Would you copy out each line of the records below that includes the word "module"?

START DATA SECTION

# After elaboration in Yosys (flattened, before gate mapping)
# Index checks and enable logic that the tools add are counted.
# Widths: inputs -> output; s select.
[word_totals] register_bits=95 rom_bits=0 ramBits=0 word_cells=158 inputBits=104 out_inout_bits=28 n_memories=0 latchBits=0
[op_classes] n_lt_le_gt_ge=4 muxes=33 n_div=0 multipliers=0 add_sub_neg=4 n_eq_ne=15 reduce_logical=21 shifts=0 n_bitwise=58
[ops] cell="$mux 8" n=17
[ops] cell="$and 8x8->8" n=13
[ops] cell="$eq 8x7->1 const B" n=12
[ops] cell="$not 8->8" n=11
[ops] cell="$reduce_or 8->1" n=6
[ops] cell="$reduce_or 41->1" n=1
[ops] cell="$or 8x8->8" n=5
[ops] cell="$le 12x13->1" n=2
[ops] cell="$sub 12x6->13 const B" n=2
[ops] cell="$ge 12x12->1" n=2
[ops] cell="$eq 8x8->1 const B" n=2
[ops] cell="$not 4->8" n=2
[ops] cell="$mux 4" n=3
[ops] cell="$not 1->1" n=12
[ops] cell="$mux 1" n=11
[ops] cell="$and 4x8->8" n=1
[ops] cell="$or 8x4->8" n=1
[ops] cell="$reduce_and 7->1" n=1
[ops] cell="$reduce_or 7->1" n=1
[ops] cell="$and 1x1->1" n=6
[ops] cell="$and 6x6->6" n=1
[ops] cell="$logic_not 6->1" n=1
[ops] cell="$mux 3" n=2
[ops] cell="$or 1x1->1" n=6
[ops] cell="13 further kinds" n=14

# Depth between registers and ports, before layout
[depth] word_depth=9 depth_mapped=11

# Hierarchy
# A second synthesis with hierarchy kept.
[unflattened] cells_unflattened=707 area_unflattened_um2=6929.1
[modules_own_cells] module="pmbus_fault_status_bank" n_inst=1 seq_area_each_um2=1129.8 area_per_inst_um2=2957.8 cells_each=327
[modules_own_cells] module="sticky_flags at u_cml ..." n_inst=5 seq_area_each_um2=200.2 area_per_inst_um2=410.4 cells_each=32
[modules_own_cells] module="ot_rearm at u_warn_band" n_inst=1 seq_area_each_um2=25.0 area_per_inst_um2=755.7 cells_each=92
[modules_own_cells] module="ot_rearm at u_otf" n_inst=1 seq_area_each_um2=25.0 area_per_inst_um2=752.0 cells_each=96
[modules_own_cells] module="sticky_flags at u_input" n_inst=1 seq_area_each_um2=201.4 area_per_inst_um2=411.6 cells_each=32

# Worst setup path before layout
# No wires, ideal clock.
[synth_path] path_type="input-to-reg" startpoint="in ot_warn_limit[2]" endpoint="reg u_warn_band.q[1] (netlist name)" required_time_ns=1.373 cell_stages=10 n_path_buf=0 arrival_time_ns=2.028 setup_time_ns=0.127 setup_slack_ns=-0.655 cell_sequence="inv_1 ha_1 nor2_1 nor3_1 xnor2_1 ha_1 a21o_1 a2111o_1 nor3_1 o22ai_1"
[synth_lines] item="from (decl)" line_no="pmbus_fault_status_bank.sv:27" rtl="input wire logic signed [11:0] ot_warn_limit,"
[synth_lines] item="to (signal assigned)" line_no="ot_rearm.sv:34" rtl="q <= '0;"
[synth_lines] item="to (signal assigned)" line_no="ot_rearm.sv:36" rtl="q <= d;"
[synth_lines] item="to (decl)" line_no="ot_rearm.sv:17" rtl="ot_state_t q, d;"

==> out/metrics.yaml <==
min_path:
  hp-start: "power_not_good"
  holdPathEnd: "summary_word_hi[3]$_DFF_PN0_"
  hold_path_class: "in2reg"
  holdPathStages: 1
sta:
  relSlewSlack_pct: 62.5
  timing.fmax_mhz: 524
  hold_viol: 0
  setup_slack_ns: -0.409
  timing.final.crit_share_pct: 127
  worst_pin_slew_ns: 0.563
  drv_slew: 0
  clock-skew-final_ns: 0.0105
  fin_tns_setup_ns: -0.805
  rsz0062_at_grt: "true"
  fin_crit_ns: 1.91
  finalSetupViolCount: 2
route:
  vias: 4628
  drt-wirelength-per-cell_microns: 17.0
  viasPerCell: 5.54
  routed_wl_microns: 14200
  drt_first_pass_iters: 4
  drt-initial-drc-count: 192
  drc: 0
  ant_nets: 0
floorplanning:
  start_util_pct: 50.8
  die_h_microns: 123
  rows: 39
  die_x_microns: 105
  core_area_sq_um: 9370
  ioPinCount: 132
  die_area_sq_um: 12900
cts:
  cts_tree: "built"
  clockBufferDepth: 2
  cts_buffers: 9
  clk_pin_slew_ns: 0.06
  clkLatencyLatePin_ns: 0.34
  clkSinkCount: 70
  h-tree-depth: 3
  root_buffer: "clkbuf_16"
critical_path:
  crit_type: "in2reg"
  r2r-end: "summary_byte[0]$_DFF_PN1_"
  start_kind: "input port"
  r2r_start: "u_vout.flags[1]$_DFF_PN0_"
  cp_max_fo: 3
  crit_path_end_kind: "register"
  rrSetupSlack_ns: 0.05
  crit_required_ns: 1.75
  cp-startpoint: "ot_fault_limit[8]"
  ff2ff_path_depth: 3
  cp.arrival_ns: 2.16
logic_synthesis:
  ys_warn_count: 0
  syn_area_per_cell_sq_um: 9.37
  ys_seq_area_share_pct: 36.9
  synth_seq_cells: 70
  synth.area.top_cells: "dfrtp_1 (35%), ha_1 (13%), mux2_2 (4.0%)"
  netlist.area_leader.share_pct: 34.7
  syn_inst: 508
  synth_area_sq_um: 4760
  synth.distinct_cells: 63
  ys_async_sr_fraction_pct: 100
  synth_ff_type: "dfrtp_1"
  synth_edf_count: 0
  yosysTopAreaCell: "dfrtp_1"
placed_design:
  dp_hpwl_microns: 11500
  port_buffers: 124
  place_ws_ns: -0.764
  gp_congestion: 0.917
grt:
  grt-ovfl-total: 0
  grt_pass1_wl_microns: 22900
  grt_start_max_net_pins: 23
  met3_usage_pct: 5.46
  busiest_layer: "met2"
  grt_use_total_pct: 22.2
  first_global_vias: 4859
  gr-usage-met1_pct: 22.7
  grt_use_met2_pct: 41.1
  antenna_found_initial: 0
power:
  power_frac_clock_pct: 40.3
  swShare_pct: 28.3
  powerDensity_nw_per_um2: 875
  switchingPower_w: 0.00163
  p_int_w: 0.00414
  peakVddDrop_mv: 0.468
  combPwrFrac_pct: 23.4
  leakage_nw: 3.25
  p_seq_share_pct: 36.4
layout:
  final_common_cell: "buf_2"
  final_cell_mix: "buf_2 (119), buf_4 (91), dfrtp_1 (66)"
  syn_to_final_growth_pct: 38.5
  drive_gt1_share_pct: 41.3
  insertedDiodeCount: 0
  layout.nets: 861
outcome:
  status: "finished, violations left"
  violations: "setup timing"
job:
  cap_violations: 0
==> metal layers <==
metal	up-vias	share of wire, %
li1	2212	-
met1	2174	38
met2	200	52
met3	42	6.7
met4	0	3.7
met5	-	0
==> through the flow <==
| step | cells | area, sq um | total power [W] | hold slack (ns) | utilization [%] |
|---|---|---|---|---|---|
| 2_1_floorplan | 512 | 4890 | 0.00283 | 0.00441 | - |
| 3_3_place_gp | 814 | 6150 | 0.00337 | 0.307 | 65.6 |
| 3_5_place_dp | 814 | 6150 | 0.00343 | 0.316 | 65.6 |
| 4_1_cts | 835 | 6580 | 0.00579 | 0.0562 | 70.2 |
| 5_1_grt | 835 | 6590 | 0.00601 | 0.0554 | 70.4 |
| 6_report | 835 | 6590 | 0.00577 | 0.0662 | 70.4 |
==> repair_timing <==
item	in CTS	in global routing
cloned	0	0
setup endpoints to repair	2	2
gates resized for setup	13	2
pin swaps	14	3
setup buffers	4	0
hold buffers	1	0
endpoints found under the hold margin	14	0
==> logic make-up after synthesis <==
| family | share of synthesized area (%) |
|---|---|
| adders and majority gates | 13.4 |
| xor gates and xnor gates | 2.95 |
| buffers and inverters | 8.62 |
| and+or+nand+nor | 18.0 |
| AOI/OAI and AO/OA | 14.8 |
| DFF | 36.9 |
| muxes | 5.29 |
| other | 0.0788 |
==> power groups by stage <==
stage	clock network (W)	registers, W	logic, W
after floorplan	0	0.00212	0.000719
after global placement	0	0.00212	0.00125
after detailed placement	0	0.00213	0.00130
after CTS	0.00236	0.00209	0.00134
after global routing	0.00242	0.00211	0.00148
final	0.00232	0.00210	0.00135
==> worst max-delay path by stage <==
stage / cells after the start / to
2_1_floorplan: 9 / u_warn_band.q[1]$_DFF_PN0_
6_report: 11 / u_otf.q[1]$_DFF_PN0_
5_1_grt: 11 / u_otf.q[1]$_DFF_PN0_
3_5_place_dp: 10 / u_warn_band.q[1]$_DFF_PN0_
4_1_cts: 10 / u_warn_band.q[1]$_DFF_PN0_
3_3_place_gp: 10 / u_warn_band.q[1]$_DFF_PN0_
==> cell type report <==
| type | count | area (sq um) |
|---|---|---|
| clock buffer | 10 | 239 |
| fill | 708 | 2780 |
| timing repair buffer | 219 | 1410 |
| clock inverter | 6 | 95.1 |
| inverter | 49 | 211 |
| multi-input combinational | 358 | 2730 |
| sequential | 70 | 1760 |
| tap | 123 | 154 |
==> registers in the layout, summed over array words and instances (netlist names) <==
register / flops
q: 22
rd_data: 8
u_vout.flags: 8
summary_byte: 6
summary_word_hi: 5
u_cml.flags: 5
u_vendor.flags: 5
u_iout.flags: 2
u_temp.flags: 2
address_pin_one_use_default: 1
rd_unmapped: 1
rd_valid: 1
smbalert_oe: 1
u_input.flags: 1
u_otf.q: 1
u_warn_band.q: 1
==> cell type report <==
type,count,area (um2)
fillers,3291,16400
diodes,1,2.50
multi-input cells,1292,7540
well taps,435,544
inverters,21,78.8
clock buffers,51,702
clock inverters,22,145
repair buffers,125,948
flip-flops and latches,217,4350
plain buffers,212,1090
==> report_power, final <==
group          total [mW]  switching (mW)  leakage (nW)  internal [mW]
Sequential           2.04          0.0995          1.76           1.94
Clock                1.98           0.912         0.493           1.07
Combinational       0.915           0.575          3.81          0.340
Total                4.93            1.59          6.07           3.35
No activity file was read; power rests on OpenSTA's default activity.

END DATA SECTION

EXERCISE RESULT ->
[modules_own_cells] module="pmbus_fault_status_bank" n_inst=1 seq_area_each_um2=1129.8 area_per_inst_um2=2957.8 cells_each=327
[modules_own_cells] module="sticky_flags at u_cml ..." n_inst=5 seq_area_each_um2=200.2 area_per_inst_um2=410.4 cells_each=32
[modules_own_cells] module="ot_rearm at u_warn_band" n_inst=1 seq_area_each_um2=25.0 area_per_inst_um2=755.7 cells_each=92
[modules_own_cells] module="ot_rearm at u_otf" n_inst=1 seq_area_each_um2=25.0 area_per_inst_um2=752.0 cells_each=96
[modules_own_cells] module="sticky_flags at u_input" n_inst=1 seq_area_each_um2=201.4 area_per_inst_um2=411.6 cells_each=32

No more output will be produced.